With a closer look you’ll notice that all of these bad behaviors can be categorized as either stability, performance or battery consumption issues. The good news is that with proper testing it’s possible to catch all of these problems already in development.

How this applies to OEMs and Carriers

Android OEMs and Carriers that supply large amount of software to the ecosystem should be aware of these potential issues as well. After all, the Android OS consists also of many, many system applications that are critical to user experience like the launcher and call applications.

While system apps are not open to ranking in Play Store as 3rd party apps in a way bad behavior in these apps hurts user experience more than in 3rd party applications, as the system apps are used more often or are more difficult or impossible to restart to remedy the problems. Particularly severe issues may even cause customers to return their devices to stores.

The above chart shows all crashes, resets and freezes in system applications that were visible to the end user. The “score” in the start starts at 100 and for each reset 5 points are deducted and for each application crash or freeze 2 points are deducted. While this is of course an imperfect heuristic, it does at least provide a method to benchmark how different devices perform in the long run.

Functional testing is not enough

Functional testing is what we usually understand as “typical” testing. A developer makes a change to code and a test set is run through to make sure that the change did not break anything vital. Ideally you would like to keep the amount of tests low so that the time to feedback is short.

In stability testing the tests are repeated for very long periods of time – think hours or days – to see how a product would really behave in the long run. Here we are less interested in individual test case failures and instead focus on finding the really scary problems that won’t manifest themselves in brief checks – crashes, degrading performance and increased battery drain.

Typically most of the effort for testing in a software development project is geared towards shallow functional testing while little emphasis is placed on long term testing that would give a better understanding on how the product really performs over time.

However, these two types of testing are complementary – functional testing to find the easy problems and stability testing to root out the difficult to find bugs that would eventually have drastic consequences.

If you consider this from the point of view that testing is done to make sure that things work, then functional testing ensures that things work for the 1st time and stability testing makes sure that they will work on the 100th iteration just the same.

Selecting a test automation tool for stability testing

As a general rule if a tool can be used for stability testing it can be used for functional testing as well. Testing for stability does pose some extra requirements for a testing tool though

First, the tool itself should be robust enough and be able to scale in terms of testing time. Aside from actually being able to run tests for 100+ hours, the tool should also automatically recover from any kind of connection issues that might happen.
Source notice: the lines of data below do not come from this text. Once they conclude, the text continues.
<file path="config.mk">
export PLATFORM = sky130hd
export DESIGN_NAME = lru_key_value_cache_top
export DESIGN_NICKNAME = d
export VERILOG_FILES = /design/src/lkvc_pkg.sv /design/src/lkvc_cell.sv /design/src/lru_key_value_cache_top.sv
export SDC_FILE = /design/constraint.sdc
export NUM_CORES = 1
export LEC_CHECK = 0
export BUFFER_PORTS_ARGS = -buffer_cell sky130_fd_sc_hd__buf_4
export CAP_MARGIN = 20
export CORE_MARGIN = 4
export CORE_UTILIZATION = 60
export CTS_BUF_LIST = sky130_fd_sc_hd__clkbuf_16
export CTS_CLUSTER_DIAMETER = 120
export DETAILED_ROUTE_END_ITERATION = 6
export MAX_ROUTING_LAYER = met4
export PLACE_DENSITY = 0.85
export SKIP_LAST_GASP = 1
export SYNTH_ARGS = -nofsm -noshare
export SYNTH_HDL_FRONTEND = slang
export SYNTH_SLANG_ARGS = --single-unit
</file>
<file path="constraint.sdc">
create_clock -name clk -period 7.8 [get_ports clk]
set_input_delay 1.17 -clock clk [delete_from_list [all_inputs] [get_ports clk]]
set_output_delay 1.17 -clock clk [all_outputs]
set_load 0.02 [all_outputs]
</file>
<file path="src/lkvc_pkg.sv">
// lkvc_pkg: shared constants for the lru key/value cache
// operation codes and the capacity register width; no dependencies

package lkvc_pkg;

    // width of the capacity configuration register
    localparam int CAP_WIDTH = 5;

    // operation codes carried on func
    localparam logic FUNC_GET = 1'b0;
    localparam logic FUNC_SET = 1'b1;

endpackage : lkvc_pkg

</file>
<file path="src/lkvc_cell.sv">
// lkvc_cell: one entry of the recency-ordered cache chain
// holds valid, key and value; loads from its more recent neighbor on shift

module lkvc_cell #(
    parameter int KEY_WIDTH   = 16,
    parameter int VALUE_WIDTH = 16
) (
    input  logic                   clk,
    input  logic                   rst_n,
    input  logic                   shift_en,
    input  logic                   prev_valid,
    input  logic [KEY_WIDTH-1:0]   prev_key,
    input  logic [VALUE_WIDTH-1:0] prev_value,
    input  logic [KEY_WIDTH-1:0]   lookup_key,
    output logic                   valid,
    output logic [KEY_WIDTH-1:0]   key,
    output logic [VALUE_WIDTH-1:0] value,
    output logic                   match
);

    logic                   valid_reg;
    logic [KEY_WIDTH-1:0]   key_reg;
    logic [VALUE_WIDTH-1:0] value_reg;

    // valid bit, cleared at reset
    always_ff @(posedge clk or negedge rst_n)
    begin
        if (!rst_n)
        begin
            valid_reg <= 1'b0;
        end
        else if (shift_en)
        begin
            valid_reg <= prev_valid;
        end
    end

    // entry payload
    always_ff @(posedge clk)
    begin
        if (shift_en)
        begin
            key_reg   <= prev_key;
            value_reg <= prev_value;
        end
    end

    // local key compare
    assign match = valid_reg && (key_reg == lookup_key);
    assign valid = valid_reg;
    assign key   = key_reg;
    assign value = value_reg;

endmodule : lkvc_cell

</file>
<file path="src/lru_key_value_cache_top.sv">
// lru_key_value_cache_top: fully associative key/value cache with lru replacement
// built from a chain of lkvc_cell entries; uses lkvc_pkg
//
//  channel | signals                          | direction | accept
//  --------+----------------------------------+-----------+------------------------
//  in      | in_valid in_ready func key value | sink      | in_valid & in_ready
//  out     | out_valid out_ready hit          | source    | out_valid & out_ready
//          | read_value evicted               |           |
//  cfg     | cfg_wr_en cfg_wr_data            | sink      | cfg_wr_en
//
// one operation per cycle unless stalled; its result is out in the next cycle.
// the cycle is set by the parallel key compare over all cells and the one-step
// shift of the chain that moves the touched or new entry to the head.
// cell 0 is the most recent entry, valid entries fill cells 0..count-1.
// reset clears every cell's valid bit at once; no clearing pass is needed.
// the output register holds one result; input is taken while it is empty or drained.

module lru_key_value_cache_top #(
    parameter int ENTRIES     = 16,
    parameter int KEY_WIDTH   = 16,
    parameter int VALUE_WIDTH = 16
) (
    input  logic                           clk,
    input  logic                           rst_n,
    input  logic                           in_valid,
    output logic                           in_ready,
    input  logic                           func,
    input  logic [KEY_WIDTH-1:0]           key,
    input  logic [VALUE_WIDTH-1:0]         value,
    output logic                           out_valid,
    input  logic                           out_ready,
    output logic                           hit,
    output logic [VALUE_WIDTH-1:0]         read_value,
    output logic                           evicted,
    input  logic                           cfg_wr_en,
    input  logic [lkvc_pkg::CAP_WIDTH-1:0] cfg_wr_data
);

    import lkvc_pkg::*;

    localparam int IW   = (ENTRIES > 1) ? $clog2(ENTRIES) : 1;
    localparam int CW   = $clog2(ENTRIES + 1);
    localparam int CMPW = (CW > CAP_WIDTH) ? CW : CAP_WIDTH;

    // cell array signals
    logic [ENTRIES-1:0]                  cell_valid;
    logic [ENTRIES-1:0][KEY_WIDTH-1:0]   cell_key;
    logic [ENTRIES-1:0][VALUE_WIDTH-1:0] cell_value;
    logic [ENTRIES-1:0]                  cell_match;
    logic [ENTRIES-1:0]                  cell_shift;

    // control registers
    logic                 cap_default_reg;
    logic [CAP_WIDTH-1:0] cap_reg;
    logic [CW-1:0]        count_reg;
    logic [CW-1:0]        count_next;

    // output registers
    logic                   out_valid_reg;
    logic                   hit_reg;
    logic [VALUE_WIDTH-1:0] read_value_reg;
    logic                   evicted_reg;

    logic                   accept;
    logic                   hit_any;
    logic [IW-1:0]          hit_pos;
    logic [VALUE_WIDTH-1:0] hit_value;
    logic [CMPW-1:0]        eff_cap;
    logic                   full;
    logic                   do_evict;
    logic                   update;
    logic [CW-1:0]          limit;
    logic [VALUE_WIDTH-1:0] head_value;

    assign accept   = in_valid && in_ready;
    assign in_ready = !out_valid_reg || out_ready;

    // capacity register; the reset default means the full entry count
    always_ff @(posedge clk or negedge rst_n)
    begin
        if (!rst_n)
        begin
            cap_default_reg <= 1'b1;
            cap_reg         <= '0;
        end
        else if (cfg_wr_en)
        begin
            cap_default_reg <= 1'b0;
            cap_reg         <= cfg_wr_data;
        end
    end

    // effective capacity, clamped to 1..ENTRIES
    always_comb
    begin
        if (cap_default_reg)
        begin
            eff_cap = CMPW'(ENTRIES);
        end
        else if (cap_reg == '0)
        begin
            eff_cap = CMPW'(1);
        end
        else if (CMPW'(cap_reg) > CMPW'(ENTRIES))
        begin
            eff_cap = CMPW'(ENTRIES);
        end
        else
        begin
            eff_cap = CMPW'(cap_reg);
        end
    end

    assign full = (count_reg != '0) && (CMPW'(count_reg) >= eff_cap);

    // hit position and stored value, keys are unique among valid cells
    always_comb
    begin
        hit_pos   = '0;
        hit_value = '0;
        for (int i = 0; i < ENTRIES; i++)
        begin
            if (cell_match[i])
            begin
                hit_pos = IW'(i);
            end
            hit_value = hit_value | (cell_match[i] ? cell_value[i] : '0);
        end
    end

    assign hit_any  = |cell_match;
    assign do_evict = (func == FUNC_SET) && !hit_any && full;
    assign update   = accept && (hit_any || (func == FUNC_SET));

    // deepest cell that moves: the hit cell, or the tail on insert
    always_comb
    begin
        if (hit_any)
        begin
            limit = CW'(hit_pos);
        end
        else if (full)
        begin
            limit = count_reg - CW'(1);
        end
        else
        begin
            limit = count_reg;
        end
    end

    assign head_value = (func == FUNC_SET) ? value : hit_value;

    // entry chain, cell 0 takes the head entry
    for (genvar g = 0; g < ENTRIES; g++)
    begin : g_cell
        assign cell_shift[g] = update && (CW'(g) <= limit);

        if (g == 0)
        begin : g_head
            lkvc_cell #(
                .KEY_WIDTH   (KEY_WIDTH),
                .VALUE_WIDTH (VALUE_WIDTH)
            ) u_cell (
                .clk        (clk),
                .rst_n      (rst_n),
                .shift_en   (cell_shift[g]),
                .prev_valid (1'b1),
                .prev_key   (key),
                .prev_value (head_value),
                .lookup_key (key),
                .valid      (cell_valid[g]),
                .key        (cell_key[g]),
                .value      (cell_value[g]),
                .match      (cell_match[g])
            );
        end
        else
        begin : g_body
            lkvc_cell #(
                .KEY_WIDTH   (KEY_WIDTH),
                .VALUE_WIDTH (VALUE_WIDTH)
            ) u_cell (
                .clk        (clk),
                .rst_n      (rst_n),
                .shift_en   (cell_shift[g]),
                .prev_valid (cell_valid[g-1]),
                .prev_key   (cell_key[g-1]),
                .prev_value (cell_value[g-1]),
                .lookup_key (key),
                .valid      (cell_valid[g]),
                .key        (cell_key[g]),
                .value      (cell_value[g]),
                .match      (cell_match[g])
            );
        end
    end

    // held entry count
    always_comb
    begin
        count_next = count_reg;
        if (accept && (func == FUNC_SET) && !hit_any && !full)
        begin
            count_next = count_reg + CW'(1);
        end
    end

    always_ff @(posedge clk or negedge rst_n)
    begin
        if (!rst_n)
        begin
            count_reg <= '0;
        end
        else
        begin
            count_reg <= count_next;
        end
    end

    // result beat register
    always_ff @(posedge clk or negedge rst_n)
    begin
        if (!rst_n)
        begin
            out_valid_reg <= 1'b0;
        end
        else if (in_ready)
        begin
            out_valid_reg <= accept;
        end
    end

    always_ff @(posedge clk)
    begin
        if (accept)
        begin
            hit_reg        <= hit_any;
            read_value_reg <= (hit_any && (func == FUNC_GET)) ? hit_value : '0;
            evicted_reg    <= do_evict;
        end
    end

    assign out_valid  = out_valid_reg;
    assign hit        = hit_reg;
    assign read_value = read_value_reg;
    assign evicted    = evicted_reg;

endmodule : lru_key_value_cache_top

</file>
### Word-level counts from Yosys, hierarchy flattened

Index checks and enable logic that the tools add are counted.

| word-level totals | value |
|---|---|
| output and inout port bits | 20 |
| RAM bits | 0 |
| flip-flop bits (word level) | 558 |
| bits in latches | 0 |
| memories | 0 |
| logic and storage cells | 193 |
| bits in read-only memories | 0 |
| input port bits | 43 |

| cells by class | value |
|---|---|
| bitwise gates (word level) | 16 |
| reduce and logical (&&, ||, !) cells | 49 |
| mux-type cells | 37 |
| shift operators | 0 |
| add/subtract/negate cells | 2 |
| $lt $le $gt $ge | 18 |
| divide/modulo/power cells | 0 |
| multiply operators | 0 |
| equal/unequal tests | 16 |

Operators by type and width:

| kind | number |
|---|---|
| $mux 16 | 17 |
| $eq 16x16->1 | 16 |
| $or 16x16->16 | 15 |
| $mux 4 | 14 |
| $logic_and 1x1->1 | 41 |
| $le 4x5->1 const A | 8 |
| $mux 5 | 5 |
| $le 3x5->1 const A | 4 |
| $reduce_or 16->1 | 1 |
| $le 1x5->1 const A | 2 |
| $le 2x5->1 const A | 2 |
| $add 5x1->5 const B | 1 |
| $ge 5x5->1 | 1 |
| $gt 5x5->1 const B | 1 |
| $logic_not 5->1 | 1 |
| $reduce_bool 5->1 | 1 |
| $sub 5x1->5 const B | 1 |
| $logic_not 1->1 | 3 |
| $logic_or 1x1->1 | 2 |
| $mux 1 | 1 |
| $not 1->1 | 1 |

### Depth between registers and ports, before layout

Gate-level depths: netlist of the first run.

| logic depth | value |
|---|---|
| depth in word-level cells | 20 |
| depth in mapped cells | 14 |
| mapped depth without buffers | 14 |

### Cells and area by module

From an unflattened synthesis of the first run, not the netlist that was laid out.

| second synthesis, totals | value |
|---|---|
| cells, all modules | 1313 |
| area total of the unflattened synthesis | 22232.6 µm² |

Modules (own cells, without submodules):

| module | times used | seq. area each (µm²) | area an instance (µm²) | cells each |
|---|---|---|---|---|
| lkvc_cell | 16 | 985.9 | 1178.6 | 56 |
| lru_key_value_cache_top | 1 | 842.1 | 3374.5 | 417 |

### Worst setup path before layout of the first run

No wires, ideal clock.

| timing path | value |
|---|---|
| path kind | in2reg |
| start | input key[4] |
| end | register g_cell[5].g_body.u_cell.valid_reg |
| path buffers | 1 |
| data arrival time | 6.339 ns |
| setup time | 0.127 ns |
| required time | 7.673 ns |
| cell stages on the path | 11 |
| slack | 1.334 ns |
| cell sequence | buf_6 -> xor2_1 -> or4_1 -> nor2_1 -> or4b_2 -> o2111ai_1 -> nor4_1 -> a21oi_2 -> nand2_1 -> mux2i_1 -> mux2_2 |

| between the ends | value |
|---|---|
| cells in the longest elaborated chain, start to end | 20 |
| elaborated cells between the ends (all ways) | 53 |
| classes of those cells | order compare (1); eq/ne (16); mux (16); reduce/logical (20) |

RTL lines:

| what | RTL line | source |
|---|---|---|
| from (decl) | lru_key_value_cache_top.sv:28 | `input logic [KEY_WIDTH-1:0] key,` |
| $eq 16x16->1 | lkvc_cell.sv:49 | `assign match = valid_reg && (key_reg == lookup_key);` |
| $logic_and 1x1->1 | lkvc_cell.sv:49 |  |
| $mux 1 | lru_key_value_cache_top.sv:123 | `if (cell_match[i])` |
| $mux 4 (14 in series) | lru_key_value_cache_top.sv:123 |  |
| $mux 5 | lru_key_value_cache_top.sv:138 | `if (hit_any)` |
| $le 3x5->1 | lru_key_value_cache_top.sv:157 | `assign cell_shift[g] = update && (CW'(g) <= limit);` |
| $logic_and 1x1->1 (*) | lru_key_value_cache_top.sv:157 |  |
| net g_cell[5].g_body.u_cell.shift_en | lkvc_cell.sv:10 | `input logic shift_en,` |
| to (signal assigned) | lkvc_cell.sv:34 | `valid_reg <= prev_valid;` |
| to (decl) | lkvc_cell.sv:21 | `logic valid_reg;` |

The timed path passes the listed nets; every way through them passes the cells marked *.
A chain may end at the register's enable or synchronous reset.

### Worst setup path after layout of the first run

| timing path | value |
|---|---|
| start | input key[1] |
| end | register g_cell[6].g_body.u_cell.valid_reg |

| between the ends | value |
|---|---|
| cells in the longest elaborated chain, start to end | 20 |
| elaborated cells between the ends (all ways) | 53 |
| classes of those cells | order compare (1); eq/ne (16); mux (16); reduce/logical (20) |

RTL lines:

| what | RTL line |
|---|---|
| $eq 16x16->1 | lkvc_cell.sv:49 |
| $logic_and 1x1->1 | lkvc_cell.sv:49 |
| $mux 1 | lru_key_value_cache_top.sv:123 |
| $mux 4 (14 in series) | lru_key_value_cache_top.sv:123 |
| $mux 5 | lru_key_value_cache_top.sv:138 |
| $le 3x5->1 | lru_key_value_cache_top.sv:157 |
| $logic_and 1x1->1 (*) | lru_key_value_cache_top.sv:157 |
| net g_cell[6].g_body.u_cell.shift_en | lkvc_cell.sv:10 |
| to (signal assigned) | lkvc_cell.sv:34 |
| to (decl) | lkvc_cell.sv:21 |

Marks and branches as above.

==> results_dict.tcl, run 1 <==
set metrics [dict create \
    die_w_um 206 \
    ios 63 \
    drc 0 \
    cp-start-kind "primary input" \
    numPortBuffers 62 \
    holdCritPathClass "flop to flop" \
    layout-drive-gt1-share_pct 13.1 \
    synth_area_leaders "edfxtp_1 (67%), xnor2_1 (5.6%), xor2_1 (4.0%)" \
    grtUsageTotal_pct 28.5 \
    seq_area_frac_synth_pct 70.5 \
    vias 14600 \
    cp_top_family "simple AND/OR/NAND/NOR gates" \
    hold_viol 0 \
    core_um2 38700 \
    slew_violations 0 \
    clk_pin_slew_worst_paths_ns 0.06 \
    cts_tree "done" \
    synthMuxAreaShare_pct 1.05 \
    path_class "primary input to flop" \
    end_kind "flop" \
    finalCriticalPeriod_ns 5.24 \
    powerDensity_nw_per_um2 284 \
    grt_pass1_vias 15100 \
    fin_crit_sh_pct 67.2 \
    synth_common_cells "edfxtp_1 (530), xnor2_1 (152), xor2_1 (108), nor2_1 (80), nand4_1 (68)" \
    postCtsSetupBuffers 0 \
    synthAdderAreaFrac_pct 0.371 \
    netlist.area_leader.share_pct 67.5 \
    syn_nets 1596 \
    yosysMostFrequentCell "edfxtp_1" \
    htree_levels 2 \
    start_util_pct 60.9 \
    syn_inst 1546 \
    ir_worst_vdd_uv 210 \
    synth_cell_types 68 \
    grt_max_degree 35 \
    root_buffer "clkbuf_16" \
    max_freq_mhz 191 \
    synth_top_family_by_area "simple AND/OR/NAND/NOR gates" \
    final.setup.tns_ns 0 \
    clockBufferDepth 3 \
    synth_edf_count 530 \
    synth-seq-cells 558 \
    synth_area_um2 23600 \
    drtIter0Drc 1607 \
    max-slew-margin-rel_pct 15.6 \
    rsz0062_at_grt "false" \
    fillers 2489 \
    synth_ff_type "edfxtp_1" \
    antenna_found_initial 2 \
    setup_viol 0 \
    cap_violations 0 \
    avgSynthCellArea_um2 15.3 \
    wl_per_cell_um 26.8 \
    place_congestion 0.989 \
    nets 1680 \
    cts_buffers 54 \
    utilization_pct 67.9 \
    clk_latency_ns 0.62 \
    critPathArrivalTime_ns 5.74 \
    via_per_inst 6.67 \
    cts_sinks 558 \
    synthXorXnorAreaFrac_pct 9.66 \
    ant_nets 0 \
    critPathSlowestCell "nor2_4" \
    post_cts_resized 0 \
    synth_compound_area_share_pct 6.77 \
    p_leak_uw 0.00866 \
    routed_wl_um 58600 \
    crit_chain "buf_4 > xor2_1 > or4_1 > nor2_1 > or4b_2 > o2111ai_1 > nor4_1 > a21oi_4 > nand2_1 > nor2_4 > mux2_2" \
    tightest_slew_ns 1.27 \
    first_pass_iters 5 \
    grt-ovfl-total 0 \
    ys_async_sr_fraction_pct 5.02 \
    die_y_um 206 \
    critPathRequiredTime_ns 8.30 \
    worst-path-buf-inv 1 \
    holdBufCountCts 0 \
    synth_simple_gate_area_share_pct 9.67 \
    clock_skew_ns 0.0270 \
    ys_warn_count 0 \
    grt_pass1_wl_um 88000 \
    path_max_fanout 33 \
    status "finished clean" \
    yosysTopAreaCell "edfxtp_1" \
    area_growth_pct 11.5 \
    die_area_um2 42500 \
    cpPeakStageDelay_ns 0.95 \
    rows 72 \
    hpwl_um 39300 \
]
==> cells by family after synthesis <==
| logic type | after synthesis |
|---|---|
| buffers and inverters | 81 |
| AND/OR/NAND/NOR | 411 |
| XOR/XNOR | 260 |
| flip-flops | 558 |
| adder cells (fa/ha/maj) | 7 |
| multiplexers | 22 |
| AO/OA/AOI/OAI | 207 |
==> power by group <==
group	leakage (uW)	total (uW)	internal, uW	switching [uW]
Clock	0.000849	2510	1370	1140
Sequential	0.00517	3980	3740	239
Combinational	0.00264	991	310	681
==> final timing paths <==
| kind | cells past startpoint | endpoint | start | slack (ns) |
|---|---|---|---|---|
| min reg2reg | 0 | g_cell[10].g_body.u_cell.value[15] | g_cell[9].g_body.u_cell.value[15] | 0.44 |
| max | 11 | g_cell[6].g_body.u_cell.valid | key[1] | 2.56 |
| min in group asynchronous | 1 | cap_reg[3] | rst_n | 0.49 |
| max in group asynchronous | 1 | cap_default_reg | rst_n | 6.97 |
| min | 0 | g_cell[10].g_body.u_cell.value[15] | g_cell[9].g_body.u_cell.value[15] | 0.44 |
| max reg2reg | 10 | g_cell[6].g_body.u_cell.valid | g_cell[0].g_head.u_cell.key[4] | 3.01 |
==> final cells by class <==
| class | count | area (um2) | share of cell area (%) |
|---|---|---|---|
| Sequential cell | 558 | 16600 | 63.2 |
| Multi-Input combinational cell | 907 | 6590 | 25.1 |
| Clock buffer | 54 | 1350 | 5.14 |
| Timing Repair Buffer | 91 | 707 | 2.69 |
| Tap cell | 518 | 648 | 2.46 |
| Clock inverter | 43 | 317 | 1.20 |
| Inverter | 18 | 67.6 | 0.257 |
| Antenna cell | 1 | 2.50 | 0.00952 |
==> per-stage QoR <==
stage	std cells	hold WS, ns	power (uW)	setup WS (ns)	instance area (um2)
finish	2190	0.440	7480	2.56	26300
global route	2190	0.452	7720	2.48	26300
CTS	2187	0.447	7460	2.64	26300
detailed placement	2090	0.434	4990	2.02	24600
global placement	2090	0.429	4930	2.17	24600
floorplan	1546	0.426	4600	1.33	23600
==> layer usage <==
metal / track usage, % / up-vias / routed length, um / part of all wire, %
met3: 6.57 / 243 / 6940 / 12
li1: - / 6180 / - / -
met5: - / - / 0 / 0
met1: 35.5 / 7112 / 20700 / 35
met2: 45.6 / 1075 / 28300 / 48
met4: 12.3 / 0 / 2720 / 4.6
==> placed cells by master (no fill, tap or decap), drive strengths merged, types with 5 or more instances in the layout <==
master  instances
dfrtp          27
or4             6
nand2          42
a32oi           6
a21o            5
edfxtp        530
inv            25
mux2           18
nor4           43
xnor2         152
and3           16
nor2b           7
a22o           32
and4            7
nand2b          5
ha              7
buf            91
clkinv         31
clkbuf         54
nand4          68
a221oi         32
nor3           26
nor4b          11
or2             6
o21ai          14
xor2          108
a21oi          27
or3            14
o31ai           5
nor2           80
nand3          59
a22oi          64
Note: power is estimated with default switching activity, not from simulation.
==> inputs of run 2 (changes only) <==
--- a/config.mk
+++ b/config.mk
@@ -5,6 +5,7 @@
 export SDC_FILE = /design/constraint.sdc
 export NUM_CORES = 1
 export LEC_CHECK = 0
+export ABC_AREA = 1
 export BUFFER_PORTS_ARGS = -buffer_cell sky130_fd_sc_hd__buf_4
 export CAP_MARGIN = 20
 export CORE_MARGIN = 4
==> constraint.sdc (replaced) <==
create_clock -name clk -period 5 [get_ports clk]
set_input_delay 0.75 -clock clk [delete_from_list [all_inputs] [get_ports clk]]
set_output_delay 0.75 -clock clk [all_outputs]
set_load 0.02 [all_outputs]
==> run 2 against run 1 <==
The flow now finishes with violations (DRC). Worst hold slack lost 0.42 ns. Synthesized area rose by 11%. Non-clock buffer count increased by 21. Synthesized cell count is 60% higher. Die area is 10% higher. Critical endpoint is now g_cell[9].g_body.u_cell.value[9].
Second, the tool should provide as much data as possible on any found bugs to support the developers that have to fix the bugs. Logs or profiling data does not amount to much in functional testing where bugs can be typically easily and quickly reproduced, but in stability testing we’re hunting for bugs that might take a while or specific circumstances to happen. Arming your developers with as much data as possible at and before a bug happened can greatly reduce the time and effort it takes to fix a bug.

There are open source test automation frameworks and commercial test automation tools for Android with graphical user interfaces, but they rarely have much logging or profiling capabilities suitable for long term testing.

Profilence’s Tau tool was designed with these two requirements in mind and provides a good solution for Android OEMs, carriers and enterprise app developers alike who need to ensure their products are of high quality before launch.

If you’re developing an app that’s going to be published the Google Play store then you can take advantage of the Play Console that’s part of the Google’s aforementioned Android Vitals initiative. The web service aggregates data on crashes, freezes and poor performances from your end users that have opted in for the service. You won’t have much data or reproducible scenarios for the bugs, but at least you’ll have a better understanding of what kind of problems your end users are seeing.